WHAT THE TASK ASKS:
The expected answer is the set of lines in the data below between the line holding "output logic tick" and the line holding "mac transmit side", inclusive, written out exactly.

TASK DATA:
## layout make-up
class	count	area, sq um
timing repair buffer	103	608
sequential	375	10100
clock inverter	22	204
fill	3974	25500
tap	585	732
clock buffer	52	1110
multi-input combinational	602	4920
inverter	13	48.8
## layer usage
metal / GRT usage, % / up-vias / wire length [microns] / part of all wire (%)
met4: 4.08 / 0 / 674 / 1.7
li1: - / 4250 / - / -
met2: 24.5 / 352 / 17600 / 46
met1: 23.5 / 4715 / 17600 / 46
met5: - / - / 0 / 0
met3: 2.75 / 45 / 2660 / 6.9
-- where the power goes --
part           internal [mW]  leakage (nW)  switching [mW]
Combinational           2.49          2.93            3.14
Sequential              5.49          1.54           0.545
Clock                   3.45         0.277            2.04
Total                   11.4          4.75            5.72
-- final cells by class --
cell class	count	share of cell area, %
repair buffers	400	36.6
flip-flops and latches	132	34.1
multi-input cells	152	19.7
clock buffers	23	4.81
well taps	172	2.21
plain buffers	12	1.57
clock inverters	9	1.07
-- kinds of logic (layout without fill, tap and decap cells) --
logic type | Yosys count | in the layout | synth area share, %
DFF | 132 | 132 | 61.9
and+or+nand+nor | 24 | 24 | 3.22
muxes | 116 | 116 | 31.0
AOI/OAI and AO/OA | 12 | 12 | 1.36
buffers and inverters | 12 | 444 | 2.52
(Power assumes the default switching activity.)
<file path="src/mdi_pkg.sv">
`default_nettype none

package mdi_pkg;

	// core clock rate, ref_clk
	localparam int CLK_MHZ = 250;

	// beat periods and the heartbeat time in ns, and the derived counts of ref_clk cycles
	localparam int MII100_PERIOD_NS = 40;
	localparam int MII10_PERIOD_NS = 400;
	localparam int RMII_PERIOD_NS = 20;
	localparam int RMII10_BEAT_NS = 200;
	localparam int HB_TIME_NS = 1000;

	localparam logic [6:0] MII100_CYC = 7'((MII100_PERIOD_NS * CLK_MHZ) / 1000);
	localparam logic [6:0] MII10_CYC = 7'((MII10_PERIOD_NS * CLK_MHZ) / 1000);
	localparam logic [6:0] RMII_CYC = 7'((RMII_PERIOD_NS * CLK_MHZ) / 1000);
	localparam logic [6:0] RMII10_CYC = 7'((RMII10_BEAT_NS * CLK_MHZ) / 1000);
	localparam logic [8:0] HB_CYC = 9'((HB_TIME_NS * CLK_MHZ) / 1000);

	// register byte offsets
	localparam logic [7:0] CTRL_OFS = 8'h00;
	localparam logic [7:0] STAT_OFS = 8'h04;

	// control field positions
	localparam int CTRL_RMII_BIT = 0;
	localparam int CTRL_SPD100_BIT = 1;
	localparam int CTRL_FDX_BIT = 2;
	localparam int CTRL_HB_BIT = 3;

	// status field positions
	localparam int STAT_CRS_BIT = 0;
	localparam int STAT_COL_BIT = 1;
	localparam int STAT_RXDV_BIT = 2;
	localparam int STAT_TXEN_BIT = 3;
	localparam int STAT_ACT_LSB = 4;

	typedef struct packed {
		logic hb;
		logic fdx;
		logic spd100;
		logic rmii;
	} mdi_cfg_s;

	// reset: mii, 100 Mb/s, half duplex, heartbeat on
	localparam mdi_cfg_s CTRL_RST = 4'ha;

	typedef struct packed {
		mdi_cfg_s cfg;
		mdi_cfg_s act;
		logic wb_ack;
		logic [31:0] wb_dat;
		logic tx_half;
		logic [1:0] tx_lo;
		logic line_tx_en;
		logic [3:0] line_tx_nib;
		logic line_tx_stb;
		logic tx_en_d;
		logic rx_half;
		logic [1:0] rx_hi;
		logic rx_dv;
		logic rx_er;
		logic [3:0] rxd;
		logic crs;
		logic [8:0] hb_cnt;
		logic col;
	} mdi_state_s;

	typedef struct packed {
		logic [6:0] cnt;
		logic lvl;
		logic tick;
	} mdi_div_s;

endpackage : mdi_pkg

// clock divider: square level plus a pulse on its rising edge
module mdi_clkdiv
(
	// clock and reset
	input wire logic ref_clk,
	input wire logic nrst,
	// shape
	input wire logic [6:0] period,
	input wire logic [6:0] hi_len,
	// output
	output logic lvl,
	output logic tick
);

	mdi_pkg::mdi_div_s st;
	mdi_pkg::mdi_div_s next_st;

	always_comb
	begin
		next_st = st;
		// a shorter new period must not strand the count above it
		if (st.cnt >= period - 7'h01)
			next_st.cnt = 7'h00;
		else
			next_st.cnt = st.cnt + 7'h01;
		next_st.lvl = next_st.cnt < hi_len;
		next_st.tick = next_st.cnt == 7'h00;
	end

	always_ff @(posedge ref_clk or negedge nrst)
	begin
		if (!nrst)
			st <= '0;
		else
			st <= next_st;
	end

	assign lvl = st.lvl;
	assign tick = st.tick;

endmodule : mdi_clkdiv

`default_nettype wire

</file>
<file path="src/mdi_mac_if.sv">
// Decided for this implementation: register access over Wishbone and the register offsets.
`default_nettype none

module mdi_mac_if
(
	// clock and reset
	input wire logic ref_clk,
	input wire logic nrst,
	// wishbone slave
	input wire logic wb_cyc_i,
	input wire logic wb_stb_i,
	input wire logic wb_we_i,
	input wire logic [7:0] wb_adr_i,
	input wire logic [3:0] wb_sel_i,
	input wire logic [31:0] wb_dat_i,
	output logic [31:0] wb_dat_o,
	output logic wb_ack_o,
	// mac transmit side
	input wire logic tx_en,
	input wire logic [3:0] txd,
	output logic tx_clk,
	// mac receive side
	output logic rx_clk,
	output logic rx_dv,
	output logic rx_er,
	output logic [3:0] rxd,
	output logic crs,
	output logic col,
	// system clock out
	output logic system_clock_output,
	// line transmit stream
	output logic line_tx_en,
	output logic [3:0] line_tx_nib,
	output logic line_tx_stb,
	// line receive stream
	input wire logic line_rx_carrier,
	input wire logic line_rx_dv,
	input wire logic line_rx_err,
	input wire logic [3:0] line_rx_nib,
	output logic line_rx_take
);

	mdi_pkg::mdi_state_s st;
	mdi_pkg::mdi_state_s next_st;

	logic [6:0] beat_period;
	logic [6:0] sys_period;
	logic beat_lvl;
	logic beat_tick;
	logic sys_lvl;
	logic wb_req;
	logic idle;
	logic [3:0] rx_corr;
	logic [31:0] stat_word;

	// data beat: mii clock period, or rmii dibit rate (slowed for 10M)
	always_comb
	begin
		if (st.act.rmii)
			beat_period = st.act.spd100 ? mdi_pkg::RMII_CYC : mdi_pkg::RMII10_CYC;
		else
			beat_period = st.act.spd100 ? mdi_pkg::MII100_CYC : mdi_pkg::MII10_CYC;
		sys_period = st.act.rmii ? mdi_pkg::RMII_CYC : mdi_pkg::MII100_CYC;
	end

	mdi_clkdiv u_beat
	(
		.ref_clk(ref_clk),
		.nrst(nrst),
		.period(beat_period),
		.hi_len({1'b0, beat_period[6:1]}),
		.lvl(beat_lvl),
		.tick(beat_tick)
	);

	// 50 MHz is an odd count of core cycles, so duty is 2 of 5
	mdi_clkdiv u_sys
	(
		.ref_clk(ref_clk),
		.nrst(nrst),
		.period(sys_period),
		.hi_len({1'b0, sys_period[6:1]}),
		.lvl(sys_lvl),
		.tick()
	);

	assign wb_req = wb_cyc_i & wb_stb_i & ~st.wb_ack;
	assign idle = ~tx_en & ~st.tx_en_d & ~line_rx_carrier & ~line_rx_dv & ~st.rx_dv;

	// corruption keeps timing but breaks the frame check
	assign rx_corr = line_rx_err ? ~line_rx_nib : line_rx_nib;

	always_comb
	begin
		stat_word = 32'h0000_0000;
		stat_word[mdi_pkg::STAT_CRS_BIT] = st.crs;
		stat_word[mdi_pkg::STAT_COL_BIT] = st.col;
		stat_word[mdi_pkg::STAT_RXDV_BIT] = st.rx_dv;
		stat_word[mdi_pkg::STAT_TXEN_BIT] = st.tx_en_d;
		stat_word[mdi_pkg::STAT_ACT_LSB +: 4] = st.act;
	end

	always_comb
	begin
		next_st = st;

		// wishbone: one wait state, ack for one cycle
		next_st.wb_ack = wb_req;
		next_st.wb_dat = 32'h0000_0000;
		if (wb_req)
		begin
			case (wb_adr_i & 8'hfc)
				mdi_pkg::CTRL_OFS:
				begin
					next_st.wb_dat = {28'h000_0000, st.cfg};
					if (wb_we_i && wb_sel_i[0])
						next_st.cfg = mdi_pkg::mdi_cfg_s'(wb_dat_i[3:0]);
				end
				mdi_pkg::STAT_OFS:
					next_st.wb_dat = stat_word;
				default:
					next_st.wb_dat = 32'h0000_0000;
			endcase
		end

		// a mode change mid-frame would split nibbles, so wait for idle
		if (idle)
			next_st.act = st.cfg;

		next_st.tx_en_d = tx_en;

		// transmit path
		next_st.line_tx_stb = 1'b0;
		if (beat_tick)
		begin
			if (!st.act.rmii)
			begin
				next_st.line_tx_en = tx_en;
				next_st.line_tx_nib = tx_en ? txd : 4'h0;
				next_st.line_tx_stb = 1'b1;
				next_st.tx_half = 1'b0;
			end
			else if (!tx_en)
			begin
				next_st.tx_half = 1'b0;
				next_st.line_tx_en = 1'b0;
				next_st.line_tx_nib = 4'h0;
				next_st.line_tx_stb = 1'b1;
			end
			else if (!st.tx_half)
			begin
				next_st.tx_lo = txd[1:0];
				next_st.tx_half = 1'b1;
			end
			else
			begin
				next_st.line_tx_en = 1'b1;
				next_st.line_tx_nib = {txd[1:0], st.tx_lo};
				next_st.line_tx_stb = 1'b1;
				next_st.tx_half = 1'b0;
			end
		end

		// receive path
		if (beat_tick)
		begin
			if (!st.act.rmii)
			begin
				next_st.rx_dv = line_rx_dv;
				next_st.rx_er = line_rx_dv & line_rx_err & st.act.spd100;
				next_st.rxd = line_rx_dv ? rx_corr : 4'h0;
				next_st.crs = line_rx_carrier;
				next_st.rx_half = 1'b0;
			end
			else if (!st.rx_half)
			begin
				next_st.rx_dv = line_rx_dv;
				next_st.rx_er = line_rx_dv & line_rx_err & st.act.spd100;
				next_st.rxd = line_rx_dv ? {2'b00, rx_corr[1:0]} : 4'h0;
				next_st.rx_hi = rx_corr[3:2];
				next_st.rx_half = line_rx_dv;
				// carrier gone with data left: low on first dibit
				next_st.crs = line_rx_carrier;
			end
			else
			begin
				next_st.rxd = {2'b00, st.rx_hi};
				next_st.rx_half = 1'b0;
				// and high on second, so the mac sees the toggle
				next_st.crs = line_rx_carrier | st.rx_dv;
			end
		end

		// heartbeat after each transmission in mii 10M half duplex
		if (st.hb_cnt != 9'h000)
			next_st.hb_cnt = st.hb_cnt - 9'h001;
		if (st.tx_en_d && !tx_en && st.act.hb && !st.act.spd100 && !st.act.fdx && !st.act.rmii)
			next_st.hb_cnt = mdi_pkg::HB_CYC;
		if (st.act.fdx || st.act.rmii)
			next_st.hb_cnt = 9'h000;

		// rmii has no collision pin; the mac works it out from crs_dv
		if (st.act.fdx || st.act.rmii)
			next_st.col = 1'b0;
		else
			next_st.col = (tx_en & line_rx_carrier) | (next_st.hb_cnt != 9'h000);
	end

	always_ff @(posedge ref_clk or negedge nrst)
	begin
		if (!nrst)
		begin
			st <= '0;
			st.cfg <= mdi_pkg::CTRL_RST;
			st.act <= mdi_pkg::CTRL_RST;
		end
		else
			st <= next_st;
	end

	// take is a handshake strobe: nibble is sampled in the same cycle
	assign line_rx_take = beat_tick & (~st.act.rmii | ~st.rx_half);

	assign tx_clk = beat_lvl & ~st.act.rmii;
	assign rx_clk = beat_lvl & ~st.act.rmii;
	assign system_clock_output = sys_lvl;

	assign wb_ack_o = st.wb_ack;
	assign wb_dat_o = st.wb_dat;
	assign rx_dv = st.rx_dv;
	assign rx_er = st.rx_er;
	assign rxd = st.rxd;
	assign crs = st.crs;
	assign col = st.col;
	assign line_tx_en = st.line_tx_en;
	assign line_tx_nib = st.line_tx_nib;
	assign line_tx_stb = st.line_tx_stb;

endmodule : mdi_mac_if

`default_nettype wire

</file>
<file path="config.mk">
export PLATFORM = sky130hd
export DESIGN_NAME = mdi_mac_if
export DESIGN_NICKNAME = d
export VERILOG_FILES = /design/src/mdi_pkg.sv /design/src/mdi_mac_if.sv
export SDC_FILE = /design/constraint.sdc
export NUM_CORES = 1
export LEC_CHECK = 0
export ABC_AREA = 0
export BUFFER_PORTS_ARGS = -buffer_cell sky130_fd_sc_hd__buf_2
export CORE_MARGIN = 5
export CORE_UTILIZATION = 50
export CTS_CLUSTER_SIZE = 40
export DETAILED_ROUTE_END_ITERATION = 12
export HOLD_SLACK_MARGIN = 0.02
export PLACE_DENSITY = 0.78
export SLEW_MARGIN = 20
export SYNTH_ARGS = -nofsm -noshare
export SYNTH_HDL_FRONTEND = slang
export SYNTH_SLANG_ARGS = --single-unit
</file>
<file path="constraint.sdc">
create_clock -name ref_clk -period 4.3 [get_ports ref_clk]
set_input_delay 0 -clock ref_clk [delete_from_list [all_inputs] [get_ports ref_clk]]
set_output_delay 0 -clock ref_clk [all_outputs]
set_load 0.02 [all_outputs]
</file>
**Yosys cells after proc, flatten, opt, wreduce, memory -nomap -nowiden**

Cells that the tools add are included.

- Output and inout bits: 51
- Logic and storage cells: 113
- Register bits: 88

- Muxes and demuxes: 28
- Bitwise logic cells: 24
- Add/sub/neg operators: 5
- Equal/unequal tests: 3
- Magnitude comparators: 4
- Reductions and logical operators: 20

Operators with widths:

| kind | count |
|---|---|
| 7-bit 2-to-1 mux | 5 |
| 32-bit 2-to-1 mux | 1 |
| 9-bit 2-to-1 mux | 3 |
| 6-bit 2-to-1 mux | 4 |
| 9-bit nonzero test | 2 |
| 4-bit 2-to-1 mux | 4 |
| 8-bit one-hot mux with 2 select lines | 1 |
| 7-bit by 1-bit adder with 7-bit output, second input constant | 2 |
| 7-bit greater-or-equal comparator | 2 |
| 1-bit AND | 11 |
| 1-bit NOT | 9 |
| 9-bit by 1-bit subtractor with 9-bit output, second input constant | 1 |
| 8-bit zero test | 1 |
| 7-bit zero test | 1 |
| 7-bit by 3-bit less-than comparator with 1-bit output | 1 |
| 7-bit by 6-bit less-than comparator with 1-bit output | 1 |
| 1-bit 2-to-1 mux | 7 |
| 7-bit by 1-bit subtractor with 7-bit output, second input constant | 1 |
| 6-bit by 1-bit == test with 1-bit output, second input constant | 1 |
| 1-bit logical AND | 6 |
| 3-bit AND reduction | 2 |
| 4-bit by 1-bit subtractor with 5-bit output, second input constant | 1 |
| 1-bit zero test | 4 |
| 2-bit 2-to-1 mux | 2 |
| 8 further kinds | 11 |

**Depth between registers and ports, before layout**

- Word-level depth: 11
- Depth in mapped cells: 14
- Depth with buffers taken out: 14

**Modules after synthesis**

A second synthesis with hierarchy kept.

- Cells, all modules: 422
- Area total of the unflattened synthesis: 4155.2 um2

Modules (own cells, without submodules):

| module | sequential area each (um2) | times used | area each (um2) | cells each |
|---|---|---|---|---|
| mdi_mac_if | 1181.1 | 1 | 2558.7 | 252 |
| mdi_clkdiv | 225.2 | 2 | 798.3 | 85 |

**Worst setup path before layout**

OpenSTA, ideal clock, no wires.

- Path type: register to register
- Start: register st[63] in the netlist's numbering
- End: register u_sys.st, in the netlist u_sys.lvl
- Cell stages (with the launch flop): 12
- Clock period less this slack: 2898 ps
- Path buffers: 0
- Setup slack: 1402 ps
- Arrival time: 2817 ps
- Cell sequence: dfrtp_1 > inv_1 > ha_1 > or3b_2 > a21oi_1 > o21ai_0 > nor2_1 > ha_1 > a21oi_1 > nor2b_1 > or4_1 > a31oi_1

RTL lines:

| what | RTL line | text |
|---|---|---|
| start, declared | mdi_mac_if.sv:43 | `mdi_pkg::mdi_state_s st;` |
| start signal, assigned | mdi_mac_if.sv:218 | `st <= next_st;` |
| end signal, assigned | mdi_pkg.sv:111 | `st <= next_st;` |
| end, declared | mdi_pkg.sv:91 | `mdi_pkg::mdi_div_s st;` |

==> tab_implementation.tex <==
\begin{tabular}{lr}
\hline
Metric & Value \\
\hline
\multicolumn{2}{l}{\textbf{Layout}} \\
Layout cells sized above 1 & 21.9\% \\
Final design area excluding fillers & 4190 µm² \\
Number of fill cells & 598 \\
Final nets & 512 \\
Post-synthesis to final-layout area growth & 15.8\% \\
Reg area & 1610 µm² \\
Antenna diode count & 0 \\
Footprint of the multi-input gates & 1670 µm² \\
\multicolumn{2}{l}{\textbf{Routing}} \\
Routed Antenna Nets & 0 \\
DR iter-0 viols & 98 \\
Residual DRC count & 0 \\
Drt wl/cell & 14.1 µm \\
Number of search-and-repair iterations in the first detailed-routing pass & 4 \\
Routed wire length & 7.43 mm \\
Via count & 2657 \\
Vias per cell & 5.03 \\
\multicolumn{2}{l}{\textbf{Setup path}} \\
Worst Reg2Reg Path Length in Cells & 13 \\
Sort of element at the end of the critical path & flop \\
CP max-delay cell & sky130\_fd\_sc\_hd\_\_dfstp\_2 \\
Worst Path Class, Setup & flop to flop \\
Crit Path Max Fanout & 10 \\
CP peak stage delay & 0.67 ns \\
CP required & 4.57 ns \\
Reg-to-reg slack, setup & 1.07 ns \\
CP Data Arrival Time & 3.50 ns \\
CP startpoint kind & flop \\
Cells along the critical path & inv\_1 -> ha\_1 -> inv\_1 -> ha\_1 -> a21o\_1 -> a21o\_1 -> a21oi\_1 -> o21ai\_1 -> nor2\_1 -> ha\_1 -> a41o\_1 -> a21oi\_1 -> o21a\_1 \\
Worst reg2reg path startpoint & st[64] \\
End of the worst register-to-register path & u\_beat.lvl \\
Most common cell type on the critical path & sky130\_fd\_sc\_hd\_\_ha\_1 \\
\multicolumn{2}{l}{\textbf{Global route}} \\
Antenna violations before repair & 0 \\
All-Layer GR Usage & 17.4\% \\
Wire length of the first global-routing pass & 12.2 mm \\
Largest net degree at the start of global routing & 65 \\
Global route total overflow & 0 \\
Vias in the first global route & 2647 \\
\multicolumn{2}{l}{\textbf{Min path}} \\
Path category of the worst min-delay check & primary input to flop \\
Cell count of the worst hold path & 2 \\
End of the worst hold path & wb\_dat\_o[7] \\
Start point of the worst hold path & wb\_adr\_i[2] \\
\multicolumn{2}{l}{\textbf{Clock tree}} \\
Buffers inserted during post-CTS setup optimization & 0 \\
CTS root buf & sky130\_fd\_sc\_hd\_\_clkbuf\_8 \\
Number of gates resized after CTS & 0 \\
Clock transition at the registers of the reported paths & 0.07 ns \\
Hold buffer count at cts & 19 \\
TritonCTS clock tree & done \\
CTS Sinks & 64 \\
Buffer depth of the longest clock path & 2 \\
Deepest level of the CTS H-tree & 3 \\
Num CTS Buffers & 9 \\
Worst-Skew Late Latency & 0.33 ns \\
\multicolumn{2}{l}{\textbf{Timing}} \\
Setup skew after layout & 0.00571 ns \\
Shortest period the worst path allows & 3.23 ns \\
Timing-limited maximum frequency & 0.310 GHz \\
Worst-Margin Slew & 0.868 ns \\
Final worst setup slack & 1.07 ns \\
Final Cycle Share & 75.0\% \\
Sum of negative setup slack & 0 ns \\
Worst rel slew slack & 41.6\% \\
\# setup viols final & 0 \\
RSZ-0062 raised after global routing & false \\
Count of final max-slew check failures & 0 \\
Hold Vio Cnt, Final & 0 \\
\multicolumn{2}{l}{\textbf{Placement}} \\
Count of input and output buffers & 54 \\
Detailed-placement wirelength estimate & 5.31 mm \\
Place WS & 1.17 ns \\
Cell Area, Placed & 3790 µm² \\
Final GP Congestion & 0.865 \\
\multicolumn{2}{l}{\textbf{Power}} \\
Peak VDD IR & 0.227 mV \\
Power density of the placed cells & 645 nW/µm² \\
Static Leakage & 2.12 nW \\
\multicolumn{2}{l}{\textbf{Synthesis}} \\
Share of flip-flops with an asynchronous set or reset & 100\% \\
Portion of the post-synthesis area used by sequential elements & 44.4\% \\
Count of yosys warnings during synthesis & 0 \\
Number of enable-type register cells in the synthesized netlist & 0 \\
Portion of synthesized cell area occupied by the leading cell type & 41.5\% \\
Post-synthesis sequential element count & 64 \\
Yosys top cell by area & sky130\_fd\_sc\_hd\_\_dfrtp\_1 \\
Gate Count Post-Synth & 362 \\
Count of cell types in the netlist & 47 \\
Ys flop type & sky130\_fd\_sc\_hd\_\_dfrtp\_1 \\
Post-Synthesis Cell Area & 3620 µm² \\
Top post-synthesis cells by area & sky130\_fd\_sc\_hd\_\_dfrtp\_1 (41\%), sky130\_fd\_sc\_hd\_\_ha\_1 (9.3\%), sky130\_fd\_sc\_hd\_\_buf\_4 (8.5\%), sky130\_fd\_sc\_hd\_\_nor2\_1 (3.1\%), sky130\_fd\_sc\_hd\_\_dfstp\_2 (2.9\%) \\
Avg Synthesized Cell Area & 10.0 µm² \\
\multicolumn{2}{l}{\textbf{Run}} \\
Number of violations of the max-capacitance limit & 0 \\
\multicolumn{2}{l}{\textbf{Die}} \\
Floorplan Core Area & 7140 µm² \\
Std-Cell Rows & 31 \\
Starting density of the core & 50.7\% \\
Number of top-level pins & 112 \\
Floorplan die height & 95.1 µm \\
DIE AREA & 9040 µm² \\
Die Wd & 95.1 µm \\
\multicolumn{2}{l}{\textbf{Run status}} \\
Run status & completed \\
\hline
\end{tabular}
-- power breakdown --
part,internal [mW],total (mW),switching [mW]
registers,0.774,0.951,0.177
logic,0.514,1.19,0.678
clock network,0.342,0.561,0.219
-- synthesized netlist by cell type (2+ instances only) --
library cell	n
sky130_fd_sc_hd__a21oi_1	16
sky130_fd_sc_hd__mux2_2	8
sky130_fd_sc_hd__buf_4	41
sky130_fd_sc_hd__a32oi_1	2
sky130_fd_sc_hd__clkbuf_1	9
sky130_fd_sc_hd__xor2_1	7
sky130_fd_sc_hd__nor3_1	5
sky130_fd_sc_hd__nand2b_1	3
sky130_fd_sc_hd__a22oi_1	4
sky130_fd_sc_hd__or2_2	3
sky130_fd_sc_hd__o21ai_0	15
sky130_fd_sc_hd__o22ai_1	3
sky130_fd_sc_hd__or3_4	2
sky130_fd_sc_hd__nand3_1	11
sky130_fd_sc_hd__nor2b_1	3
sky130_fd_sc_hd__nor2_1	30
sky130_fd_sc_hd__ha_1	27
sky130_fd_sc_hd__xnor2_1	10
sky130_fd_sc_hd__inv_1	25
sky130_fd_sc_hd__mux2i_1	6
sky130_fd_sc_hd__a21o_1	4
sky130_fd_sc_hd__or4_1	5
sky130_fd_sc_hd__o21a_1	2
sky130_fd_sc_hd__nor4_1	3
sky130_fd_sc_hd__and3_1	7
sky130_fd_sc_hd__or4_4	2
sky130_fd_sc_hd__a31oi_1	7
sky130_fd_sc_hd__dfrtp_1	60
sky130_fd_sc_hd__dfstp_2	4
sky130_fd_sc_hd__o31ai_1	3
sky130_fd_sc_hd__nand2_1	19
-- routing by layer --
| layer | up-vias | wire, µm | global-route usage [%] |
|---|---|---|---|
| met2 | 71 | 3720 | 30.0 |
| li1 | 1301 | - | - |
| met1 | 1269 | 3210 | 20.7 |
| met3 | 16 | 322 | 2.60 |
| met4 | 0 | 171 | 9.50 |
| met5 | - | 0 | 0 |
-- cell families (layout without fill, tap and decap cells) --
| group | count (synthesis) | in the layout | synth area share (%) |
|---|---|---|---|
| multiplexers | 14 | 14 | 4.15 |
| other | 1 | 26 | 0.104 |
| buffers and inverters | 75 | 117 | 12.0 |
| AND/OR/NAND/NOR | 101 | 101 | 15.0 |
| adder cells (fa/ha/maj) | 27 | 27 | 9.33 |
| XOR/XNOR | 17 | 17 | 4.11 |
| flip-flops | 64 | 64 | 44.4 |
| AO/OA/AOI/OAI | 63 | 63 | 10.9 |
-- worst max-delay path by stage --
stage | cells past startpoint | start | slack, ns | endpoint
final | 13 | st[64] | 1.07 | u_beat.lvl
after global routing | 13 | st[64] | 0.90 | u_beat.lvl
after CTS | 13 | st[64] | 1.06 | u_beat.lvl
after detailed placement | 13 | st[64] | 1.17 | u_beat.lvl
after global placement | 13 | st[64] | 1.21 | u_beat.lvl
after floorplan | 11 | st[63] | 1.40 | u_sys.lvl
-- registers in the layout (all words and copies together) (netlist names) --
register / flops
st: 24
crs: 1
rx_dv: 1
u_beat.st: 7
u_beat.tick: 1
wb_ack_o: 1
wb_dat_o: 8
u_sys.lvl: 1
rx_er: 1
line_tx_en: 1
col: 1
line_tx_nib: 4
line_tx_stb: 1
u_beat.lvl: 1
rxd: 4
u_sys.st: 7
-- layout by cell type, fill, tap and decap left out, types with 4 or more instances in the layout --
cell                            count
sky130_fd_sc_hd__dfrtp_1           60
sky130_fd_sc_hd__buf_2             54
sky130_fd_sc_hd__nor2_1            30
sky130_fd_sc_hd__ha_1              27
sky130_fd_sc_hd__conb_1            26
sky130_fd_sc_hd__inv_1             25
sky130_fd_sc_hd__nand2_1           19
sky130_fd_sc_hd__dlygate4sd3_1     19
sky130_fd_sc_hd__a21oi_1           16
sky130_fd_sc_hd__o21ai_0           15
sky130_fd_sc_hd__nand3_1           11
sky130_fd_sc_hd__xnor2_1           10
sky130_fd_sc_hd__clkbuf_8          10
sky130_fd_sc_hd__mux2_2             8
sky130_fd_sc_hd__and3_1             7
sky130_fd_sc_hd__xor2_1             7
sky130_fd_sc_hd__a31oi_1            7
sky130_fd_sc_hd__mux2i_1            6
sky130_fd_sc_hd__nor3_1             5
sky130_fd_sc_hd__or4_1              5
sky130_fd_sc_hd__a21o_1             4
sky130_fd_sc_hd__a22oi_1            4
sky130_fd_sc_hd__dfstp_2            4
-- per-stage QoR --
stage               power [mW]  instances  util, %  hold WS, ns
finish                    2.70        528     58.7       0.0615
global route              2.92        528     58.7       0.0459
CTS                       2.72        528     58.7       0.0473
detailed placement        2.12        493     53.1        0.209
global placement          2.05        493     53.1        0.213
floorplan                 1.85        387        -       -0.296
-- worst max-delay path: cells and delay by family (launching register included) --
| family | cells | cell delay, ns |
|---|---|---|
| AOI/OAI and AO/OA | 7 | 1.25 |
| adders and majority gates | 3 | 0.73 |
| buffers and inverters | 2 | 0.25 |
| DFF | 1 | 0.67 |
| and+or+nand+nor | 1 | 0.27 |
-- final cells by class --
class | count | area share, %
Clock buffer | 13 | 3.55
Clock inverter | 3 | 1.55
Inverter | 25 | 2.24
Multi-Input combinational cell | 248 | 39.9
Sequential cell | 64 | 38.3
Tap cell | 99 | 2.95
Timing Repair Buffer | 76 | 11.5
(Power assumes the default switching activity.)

EXERCISE RESPONSE:
	output logic tick
);

	mdi_pkg::mdi_div_s st;
	mdi_pkg::mdi_div_s next_st;

	always_comb
	begin
		next_st = st;
		// a shorter new period must not strand the count above it
		if (st.cnt >= period - 7'h01)
			next_st.cnt = 7'h00;
		else
			next_st.cnt = st.cnt + 7'h01;
		next_st.lvl = next_st.cnt < hi_len;
		next_st.tick = next_st.cnt == 7'h00;
	end

	always_ff @(posedge ref_clk or negedge nrst)
	begin
		if (!nrst)
			st <= '0;
		else
			st <= next_st;
	end

	assign lvl = st.lvl;
	assign tick = st.tick;

endmodule : mdi_clkdiv

`default_nettype wire

</file>
<file path="src/mdi_mac_if.sv">
// Decided for this implementation: register access over Wishbone and the register offsets.
`default_nettype none

module mdi_mac_if
(
	// clock and reset
	input wire logic ref_clk,
	input wire logic nrst,
	// wishbone slave
	input wire logic wb_cyc_i,
	input wire logic wb_stb_i,
	input wire logic wb_we_i,
	input wire logic [7:0] wb_adr_i,
	input wire logic [3:0] wb_sel_i,
	input wire logic [31:0] wb_dat_i,
	output logic [31:0] wb_dat_o,
	output logic wb_ack_o,
	// mac transmit side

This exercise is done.